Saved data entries

______________________________

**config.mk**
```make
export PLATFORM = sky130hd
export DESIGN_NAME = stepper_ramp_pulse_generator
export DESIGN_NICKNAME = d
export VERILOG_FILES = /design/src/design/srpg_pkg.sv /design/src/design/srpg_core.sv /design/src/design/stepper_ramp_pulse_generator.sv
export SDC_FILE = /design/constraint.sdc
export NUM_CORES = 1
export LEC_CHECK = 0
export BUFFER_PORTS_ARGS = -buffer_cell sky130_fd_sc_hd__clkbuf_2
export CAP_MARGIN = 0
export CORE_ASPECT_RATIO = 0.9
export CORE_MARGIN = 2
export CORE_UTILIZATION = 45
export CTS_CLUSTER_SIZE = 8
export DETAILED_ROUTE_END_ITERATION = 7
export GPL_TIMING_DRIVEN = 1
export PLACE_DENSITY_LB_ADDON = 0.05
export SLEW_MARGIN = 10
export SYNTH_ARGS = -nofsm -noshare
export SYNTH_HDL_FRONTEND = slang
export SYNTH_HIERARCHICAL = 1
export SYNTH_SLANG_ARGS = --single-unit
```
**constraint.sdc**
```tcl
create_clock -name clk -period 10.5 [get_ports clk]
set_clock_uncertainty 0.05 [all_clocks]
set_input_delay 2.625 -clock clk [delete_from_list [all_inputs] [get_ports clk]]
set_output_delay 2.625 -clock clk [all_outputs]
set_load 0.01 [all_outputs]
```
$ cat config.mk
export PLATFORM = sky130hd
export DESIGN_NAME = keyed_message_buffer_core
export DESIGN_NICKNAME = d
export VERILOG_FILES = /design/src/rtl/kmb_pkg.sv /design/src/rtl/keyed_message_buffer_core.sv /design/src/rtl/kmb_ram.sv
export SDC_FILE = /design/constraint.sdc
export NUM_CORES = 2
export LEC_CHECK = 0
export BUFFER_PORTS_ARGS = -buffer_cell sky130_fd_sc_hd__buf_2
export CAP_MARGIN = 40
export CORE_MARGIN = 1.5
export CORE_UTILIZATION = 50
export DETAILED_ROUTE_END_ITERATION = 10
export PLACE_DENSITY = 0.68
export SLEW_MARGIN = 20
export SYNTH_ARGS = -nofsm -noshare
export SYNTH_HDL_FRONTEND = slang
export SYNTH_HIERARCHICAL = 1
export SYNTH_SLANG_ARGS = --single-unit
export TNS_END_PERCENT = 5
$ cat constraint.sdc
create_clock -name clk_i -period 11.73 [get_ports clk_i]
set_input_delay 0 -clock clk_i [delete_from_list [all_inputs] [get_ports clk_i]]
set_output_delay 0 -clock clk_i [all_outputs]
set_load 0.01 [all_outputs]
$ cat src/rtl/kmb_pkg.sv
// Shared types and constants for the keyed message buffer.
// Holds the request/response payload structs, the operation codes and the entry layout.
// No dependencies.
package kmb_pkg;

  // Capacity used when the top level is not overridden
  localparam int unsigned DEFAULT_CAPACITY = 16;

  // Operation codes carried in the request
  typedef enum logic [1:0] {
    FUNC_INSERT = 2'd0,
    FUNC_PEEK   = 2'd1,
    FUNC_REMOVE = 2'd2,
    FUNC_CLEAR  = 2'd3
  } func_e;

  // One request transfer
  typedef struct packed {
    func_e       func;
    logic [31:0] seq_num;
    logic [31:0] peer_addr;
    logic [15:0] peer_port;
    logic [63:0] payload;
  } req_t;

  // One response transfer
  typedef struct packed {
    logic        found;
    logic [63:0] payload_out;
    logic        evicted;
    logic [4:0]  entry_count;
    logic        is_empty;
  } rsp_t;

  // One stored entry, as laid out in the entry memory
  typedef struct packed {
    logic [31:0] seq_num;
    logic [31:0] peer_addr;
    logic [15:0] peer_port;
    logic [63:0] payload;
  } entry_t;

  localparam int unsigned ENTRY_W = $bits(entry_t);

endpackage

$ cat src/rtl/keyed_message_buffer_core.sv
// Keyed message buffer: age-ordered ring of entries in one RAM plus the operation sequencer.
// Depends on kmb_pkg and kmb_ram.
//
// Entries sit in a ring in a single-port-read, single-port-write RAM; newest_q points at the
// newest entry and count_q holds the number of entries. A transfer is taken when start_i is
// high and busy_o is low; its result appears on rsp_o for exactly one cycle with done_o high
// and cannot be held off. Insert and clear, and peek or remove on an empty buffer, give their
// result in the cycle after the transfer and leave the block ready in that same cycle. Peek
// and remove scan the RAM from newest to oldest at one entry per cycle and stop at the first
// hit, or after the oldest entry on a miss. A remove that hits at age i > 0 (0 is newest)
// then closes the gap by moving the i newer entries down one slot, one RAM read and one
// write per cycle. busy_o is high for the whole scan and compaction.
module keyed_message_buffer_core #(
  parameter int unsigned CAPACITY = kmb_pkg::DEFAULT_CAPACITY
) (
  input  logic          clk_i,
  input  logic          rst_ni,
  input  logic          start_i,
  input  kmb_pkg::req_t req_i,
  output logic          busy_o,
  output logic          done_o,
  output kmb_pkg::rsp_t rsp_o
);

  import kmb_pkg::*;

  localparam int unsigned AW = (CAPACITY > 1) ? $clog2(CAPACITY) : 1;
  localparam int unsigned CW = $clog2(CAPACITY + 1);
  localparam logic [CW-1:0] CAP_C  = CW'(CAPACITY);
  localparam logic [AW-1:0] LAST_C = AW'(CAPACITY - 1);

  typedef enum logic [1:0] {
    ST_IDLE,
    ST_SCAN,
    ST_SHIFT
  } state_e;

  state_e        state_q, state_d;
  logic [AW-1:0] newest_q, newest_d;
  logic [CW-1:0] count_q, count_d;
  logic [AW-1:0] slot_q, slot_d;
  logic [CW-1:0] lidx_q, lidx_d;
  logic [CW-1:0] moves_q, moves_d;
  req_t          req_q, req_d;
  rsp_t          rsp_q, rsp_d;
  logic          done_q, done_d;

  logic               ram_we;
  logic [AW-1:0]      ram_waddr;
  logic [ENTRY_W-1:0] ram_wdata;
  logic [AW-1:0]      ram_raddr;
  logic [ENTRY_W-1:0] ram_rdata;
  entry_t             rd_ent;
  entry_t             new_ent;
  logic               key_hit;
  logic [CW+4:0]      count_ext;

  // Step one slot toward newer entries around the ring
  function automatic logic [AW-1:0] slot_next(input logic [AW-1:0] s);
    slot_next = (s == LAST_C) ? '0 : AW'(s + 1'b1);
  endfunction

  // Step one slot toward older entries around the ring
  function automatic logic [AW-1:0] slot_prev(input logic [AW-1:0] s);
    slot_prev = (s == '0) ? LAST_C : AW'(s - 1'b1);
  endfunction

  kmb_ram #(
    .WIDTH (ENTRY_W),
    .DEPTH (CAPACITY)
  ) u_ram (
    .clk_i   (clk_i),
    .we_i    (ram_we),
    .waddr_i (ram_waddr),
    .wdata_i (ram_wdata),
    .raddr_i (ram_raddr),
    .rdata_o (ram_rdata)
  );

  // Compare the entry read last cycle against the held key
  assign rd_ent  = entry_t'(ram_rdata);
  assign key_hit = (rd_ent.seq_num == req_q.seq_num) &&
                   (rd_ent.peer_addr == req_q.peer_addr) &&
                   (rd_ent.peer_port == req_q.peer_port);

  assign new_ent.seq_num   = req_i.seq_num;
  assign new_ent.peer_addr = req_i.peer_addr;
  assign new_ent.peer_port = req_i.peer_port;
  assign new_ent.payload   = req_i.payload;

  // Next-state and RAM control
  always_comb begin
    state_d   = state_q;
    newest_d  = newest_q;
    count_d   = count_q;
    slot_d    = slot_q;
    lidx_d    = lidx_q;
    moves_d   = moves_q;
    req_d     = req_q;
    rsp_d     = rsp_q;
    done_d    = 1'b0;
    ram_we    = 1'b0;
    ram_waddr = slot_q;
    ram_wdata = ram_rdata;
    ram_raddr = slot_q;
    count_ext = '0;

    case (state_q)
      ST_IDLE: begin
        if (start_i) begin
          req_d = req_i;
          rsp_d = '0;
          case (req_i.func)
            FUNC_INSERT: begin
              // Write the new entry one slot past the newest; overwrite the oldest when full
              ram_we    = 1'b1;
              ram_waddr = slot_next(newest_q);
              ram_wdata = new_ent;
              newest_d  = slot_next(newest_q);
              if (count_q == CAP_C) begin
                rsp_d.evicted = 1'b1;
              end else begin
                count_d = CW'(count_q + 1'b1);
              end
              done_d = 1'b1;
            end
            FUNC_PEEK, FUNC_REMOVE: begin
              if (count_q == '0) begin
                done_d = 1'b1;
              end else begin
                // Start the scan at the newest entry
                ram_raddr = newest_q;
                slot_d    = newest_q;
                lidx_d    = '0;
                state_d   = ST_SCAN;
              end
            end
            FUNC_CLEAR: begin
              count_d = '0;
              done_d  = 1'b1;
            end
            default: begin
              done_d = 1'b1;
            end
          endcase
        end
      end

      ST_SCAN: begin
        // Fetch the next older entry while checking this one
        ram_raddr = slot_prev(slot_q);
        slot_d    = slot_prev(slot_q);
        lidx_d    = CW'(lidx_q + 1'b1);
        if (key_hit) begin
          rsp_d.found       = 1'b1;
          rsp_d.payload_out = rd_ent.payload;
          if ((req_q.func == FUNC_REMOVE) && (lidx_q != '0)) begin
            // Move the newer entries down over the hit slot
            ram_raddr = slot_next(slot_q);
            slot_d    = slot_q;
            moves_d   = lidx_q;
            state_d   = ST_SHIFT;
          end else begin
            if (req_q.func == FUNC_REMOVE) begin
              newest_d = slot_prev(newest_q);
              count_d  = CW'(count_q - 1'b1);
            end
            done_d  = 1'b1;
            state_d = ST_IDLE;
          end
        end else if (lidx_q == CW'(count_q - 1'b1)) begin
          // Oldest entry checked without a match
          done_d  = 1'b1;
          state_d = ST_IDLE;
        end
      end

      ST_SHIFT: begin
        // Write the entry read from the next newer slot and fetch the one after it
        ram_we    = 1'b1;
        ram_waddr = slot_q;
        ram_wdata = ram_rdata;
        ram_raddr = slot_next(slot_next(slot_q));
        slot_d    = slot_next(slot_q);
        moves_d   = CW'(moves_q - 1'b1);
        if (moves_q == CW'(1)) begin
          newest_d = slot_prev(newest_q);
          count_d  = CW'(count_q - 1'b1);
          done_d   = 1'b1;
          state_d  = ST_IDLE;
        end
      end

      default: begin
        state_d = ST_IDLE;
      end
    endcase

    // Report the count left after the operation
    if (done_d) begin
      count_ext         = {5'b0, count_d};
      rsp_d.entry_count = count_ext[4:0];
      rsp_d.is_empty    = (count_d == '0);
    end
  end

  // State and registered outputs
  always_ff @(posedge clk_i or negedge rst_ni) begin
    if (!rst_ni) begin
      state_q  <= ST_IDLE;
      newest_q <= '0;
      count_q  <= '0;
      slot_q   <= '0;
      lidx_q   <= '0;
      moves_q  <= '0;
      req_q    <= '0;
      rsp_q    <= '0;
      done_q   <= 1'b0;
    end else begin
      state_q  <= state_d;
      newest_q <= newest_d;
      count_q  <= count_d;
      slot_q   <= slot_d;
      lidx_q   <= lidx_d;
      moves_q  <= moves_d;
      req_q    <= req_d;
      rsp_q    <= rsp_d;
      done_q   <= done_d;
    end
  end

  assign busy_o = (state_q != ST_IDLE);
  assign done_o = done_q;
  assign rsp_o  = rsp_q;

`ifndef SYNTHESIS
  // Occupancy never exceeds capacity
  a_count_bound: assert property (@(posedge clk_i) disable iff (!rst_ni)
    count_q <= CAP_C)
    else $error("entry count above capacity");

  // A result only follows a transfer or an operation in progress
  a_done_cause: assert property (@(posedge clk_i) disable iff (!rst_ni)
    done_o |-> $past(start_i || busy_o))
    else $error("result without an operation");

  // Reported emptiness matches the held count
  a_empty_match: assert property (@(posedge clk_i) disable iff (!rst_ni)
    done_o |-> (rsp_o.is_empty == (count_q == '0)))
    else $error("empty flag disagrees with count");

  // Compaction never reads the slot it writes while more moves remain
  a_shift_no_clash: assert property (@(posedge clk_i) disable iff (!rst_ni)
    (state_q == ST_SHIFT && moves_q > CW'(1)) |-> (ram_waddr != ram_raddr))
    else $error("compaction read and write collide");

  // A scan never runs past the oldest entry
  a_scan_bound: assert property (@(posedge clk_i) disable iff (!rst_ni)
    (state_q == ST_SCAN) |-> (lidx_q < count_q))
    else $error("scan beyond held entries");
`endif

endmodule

______________________________

## DIRECTIONS FOR THIS TASK
All lines above with "request" in them should be returned.

## SOLUTION TO THIS EXERCISE
// Holds the request/response payload structs, the operation codes and the entry layout.
  // Operation codes carried in the request
  // One request transfer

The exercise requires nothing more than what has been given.